MEDIA ASIA, cilt.0, sa.0, ss.1-28, 2026 (Scopus)
This article examines how media figures who have achieved
long-term visibility on Turkish television become stars through personas
that evolve within media representations beyond fictional
roles. To explain how this star status is sustained over time, the
study proposes a five-stage conceptual model titled the Stardom
Trajectory. The model draws on key theoretical approaches to stardom
and celebrity developed by Dyer, Gamson, Turner, Deller, and
Langer, and is further elaborated through television-specific
dynamics such as repetition, cross-platform circulation, parasocial
relations, and continuity-based personality construction. The study
employs a qualitative representational analysis grounded in Stuart
Hall’s theory of representation and adopts a multiple-case research
design focusing on three figures Huysuz Virjin, Mehmet Ali Erbil,
and Seda Sayan selected for their long-term presence in Turkish
television culture.
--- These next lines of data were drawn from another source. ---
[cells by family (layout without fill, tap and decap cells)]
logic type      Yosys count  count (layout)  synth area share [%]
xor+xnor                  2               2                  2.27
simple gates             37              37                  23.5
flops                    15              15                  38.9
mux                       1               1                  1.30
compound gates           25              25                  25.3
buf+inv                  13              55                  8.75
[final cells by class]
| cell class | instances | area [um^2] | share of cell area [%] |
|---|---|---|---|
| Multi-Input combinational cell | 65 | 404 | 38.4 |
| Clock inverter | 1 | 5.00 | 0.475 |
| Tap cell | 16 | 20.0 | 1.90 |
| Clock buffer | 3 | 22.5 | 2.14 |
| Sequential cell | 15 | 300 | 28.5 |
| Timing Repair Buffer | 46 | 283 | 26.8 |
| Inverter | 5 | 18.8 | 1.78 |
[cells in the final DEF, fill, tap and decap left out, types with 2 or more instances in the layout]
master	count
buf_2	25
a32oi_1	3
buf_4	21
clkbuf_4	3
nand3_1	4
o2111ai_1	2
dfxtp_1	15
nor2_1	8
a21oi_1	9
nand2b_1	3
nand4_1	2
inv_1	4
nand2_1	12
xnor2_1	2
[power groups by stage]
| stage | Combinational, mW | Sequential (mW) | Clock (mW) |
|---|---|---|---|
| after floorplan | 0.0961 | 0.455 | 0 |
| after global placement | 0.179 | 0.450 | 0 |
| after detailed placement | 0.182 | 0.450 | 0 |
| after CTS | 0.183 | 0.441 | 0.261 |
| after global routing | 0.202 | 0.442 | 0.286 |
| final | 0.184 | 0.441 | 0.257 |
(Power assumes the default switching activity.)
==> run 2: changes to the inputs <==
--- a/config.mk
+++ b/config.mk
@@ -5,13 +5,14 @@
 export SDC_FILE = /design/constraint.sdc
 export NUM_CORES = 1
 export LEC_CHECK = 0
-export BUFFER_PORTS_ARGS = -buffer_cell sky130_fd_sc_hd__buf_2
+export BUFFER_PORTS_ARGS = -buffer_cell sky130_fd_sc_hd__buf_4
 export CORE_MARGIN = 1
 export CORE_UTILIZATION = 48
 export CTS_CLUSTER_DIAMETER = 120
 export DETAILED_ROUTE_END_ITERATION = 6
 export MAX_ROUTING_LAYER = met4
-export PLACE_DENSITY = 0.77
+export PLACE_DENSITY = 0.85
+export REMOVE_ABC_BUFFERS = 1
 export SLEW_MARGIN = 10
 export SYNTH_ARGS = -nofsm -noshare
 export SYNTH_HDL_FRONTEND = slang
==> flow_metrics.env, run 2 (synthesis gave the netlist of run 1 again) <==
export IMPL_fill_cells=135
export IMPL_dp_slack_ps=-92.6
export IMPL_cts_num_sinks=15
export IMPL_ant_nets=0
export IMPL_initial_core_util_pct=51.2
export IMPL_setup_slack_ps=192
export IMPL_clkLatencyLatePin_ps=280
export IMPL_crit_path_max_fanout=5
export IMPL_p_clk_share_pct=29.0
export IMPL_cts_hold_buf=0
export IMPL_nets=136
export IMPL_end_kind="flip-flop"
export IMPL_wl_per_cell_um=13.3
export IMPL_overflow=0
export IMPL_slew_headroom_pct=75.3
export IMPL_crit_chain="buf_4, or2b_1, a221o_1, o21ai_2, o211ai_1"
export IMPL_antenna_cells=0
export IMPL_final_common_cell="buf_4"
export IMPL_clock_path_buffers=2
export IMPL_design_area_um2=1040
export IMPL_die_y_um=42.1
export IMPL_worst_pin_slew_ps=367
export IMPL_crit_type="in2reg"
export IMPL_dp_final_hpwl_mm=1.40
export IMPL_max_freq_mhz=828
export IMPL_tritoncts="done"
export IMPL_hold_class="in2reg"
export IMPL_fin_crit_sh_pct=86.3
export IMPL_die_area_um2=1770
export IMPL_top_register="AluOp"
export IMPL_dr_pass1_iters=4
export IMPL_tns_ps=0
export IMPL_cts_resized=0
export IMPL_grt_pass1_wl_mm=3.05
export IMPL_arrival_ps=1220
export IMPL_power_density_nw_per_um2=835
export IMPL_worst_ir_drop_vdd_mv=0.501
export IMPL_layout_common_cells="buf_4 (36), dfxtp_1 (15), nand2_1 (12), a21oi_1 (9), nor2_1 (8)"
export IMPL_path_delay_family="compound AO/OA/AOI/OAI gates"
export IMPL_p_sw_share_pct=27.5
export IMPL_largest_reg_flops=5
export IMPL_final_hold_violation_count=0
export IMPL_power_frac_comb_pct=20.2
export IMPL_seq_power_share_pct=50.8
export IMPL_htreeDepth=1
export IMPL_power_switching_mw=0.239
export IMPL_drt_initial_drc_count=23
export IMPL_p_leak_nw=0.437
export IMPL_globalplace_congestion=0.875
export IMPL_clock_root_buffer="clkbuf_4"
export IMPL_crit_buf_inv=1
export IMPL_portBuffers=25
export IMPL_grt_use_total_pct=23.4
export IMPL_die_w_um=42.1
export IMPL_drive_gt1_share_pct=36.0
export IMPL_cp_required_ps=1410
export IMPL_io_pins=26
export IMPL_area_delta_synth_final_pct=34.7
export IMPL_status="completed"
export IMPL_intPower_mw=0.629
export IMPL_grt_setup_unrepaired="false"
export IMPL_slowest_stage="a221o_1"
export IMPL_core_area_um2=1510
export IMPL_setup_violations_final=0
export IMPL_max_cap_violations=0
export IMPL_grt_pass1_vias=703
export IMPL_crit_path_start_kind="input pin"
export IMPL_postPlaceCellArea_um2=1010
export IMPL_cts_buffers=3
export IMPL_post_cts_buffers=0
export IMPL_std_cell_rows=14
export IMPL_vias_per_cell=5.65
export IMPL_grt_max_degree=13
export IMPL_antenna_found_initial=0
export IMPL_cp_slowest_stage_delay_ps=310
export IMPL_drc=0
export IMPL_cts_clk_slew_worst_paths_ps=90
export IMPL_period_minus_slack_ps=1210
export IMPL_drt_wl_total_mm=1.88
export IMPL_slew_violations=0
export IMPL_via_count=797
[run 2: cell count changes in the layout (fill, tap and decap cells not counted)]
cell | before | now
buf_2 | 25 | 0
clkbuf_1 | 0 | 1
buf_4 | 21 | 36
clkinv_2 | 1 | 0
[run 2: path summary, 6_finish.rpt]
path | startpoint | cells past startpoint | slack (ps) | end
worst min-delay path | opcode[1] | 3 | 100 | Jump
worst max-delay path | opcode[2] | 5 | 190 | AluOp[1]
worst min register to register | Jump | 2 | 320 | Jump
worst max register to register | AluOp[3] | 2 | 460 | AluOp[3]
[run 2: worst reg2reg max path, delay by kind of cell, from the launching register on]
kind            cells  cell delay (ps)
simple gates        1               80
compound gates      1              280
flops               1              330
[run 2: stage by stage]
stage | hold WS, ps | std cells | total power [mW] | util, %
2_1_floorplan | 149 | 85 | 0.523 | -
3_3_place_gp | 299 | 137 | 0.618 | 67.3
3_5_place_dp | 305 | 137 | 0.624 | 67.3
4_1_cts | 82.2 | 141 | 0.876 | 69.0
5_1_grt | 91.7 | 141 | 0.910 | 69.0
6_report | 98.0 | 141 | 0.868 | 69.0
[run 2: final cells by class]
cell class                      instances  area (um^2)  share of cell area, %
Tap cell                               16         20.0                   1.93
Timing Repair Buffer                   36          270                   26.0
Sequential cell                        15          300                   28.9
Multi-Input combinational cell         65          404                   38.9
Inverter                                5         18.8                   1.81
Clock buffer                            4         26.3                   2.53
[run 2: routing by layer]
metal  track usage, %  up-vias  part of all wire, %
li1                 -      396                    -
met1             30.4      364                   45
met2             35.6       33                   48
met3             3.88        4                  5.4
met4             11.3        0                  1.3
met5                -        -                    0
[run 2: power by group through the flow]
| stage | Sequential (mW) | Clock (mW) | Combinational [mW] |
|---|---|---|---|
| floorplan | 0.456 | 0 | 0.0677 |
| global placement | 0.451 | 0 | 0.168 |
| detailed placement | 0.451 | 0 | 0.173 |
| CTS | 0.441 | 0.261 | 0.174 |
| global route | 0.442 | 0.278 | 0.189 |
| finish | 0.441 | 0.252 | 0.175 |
The analysis examines their media representations,
persona transformations, and screen identities across different
television program formats within the framework of five stages:
visibility, static figure construction, transformation, stasis, and iconization.
The Stardom Trajectory model offers a multi-layered conceptual
framework for understanding how television figures
achieve enduring stardom through representational continuity,
familiarity, and the temporal dynamics of persona construction,
contributing an original analytical perspective to studies of television
stardom and cultural iconization.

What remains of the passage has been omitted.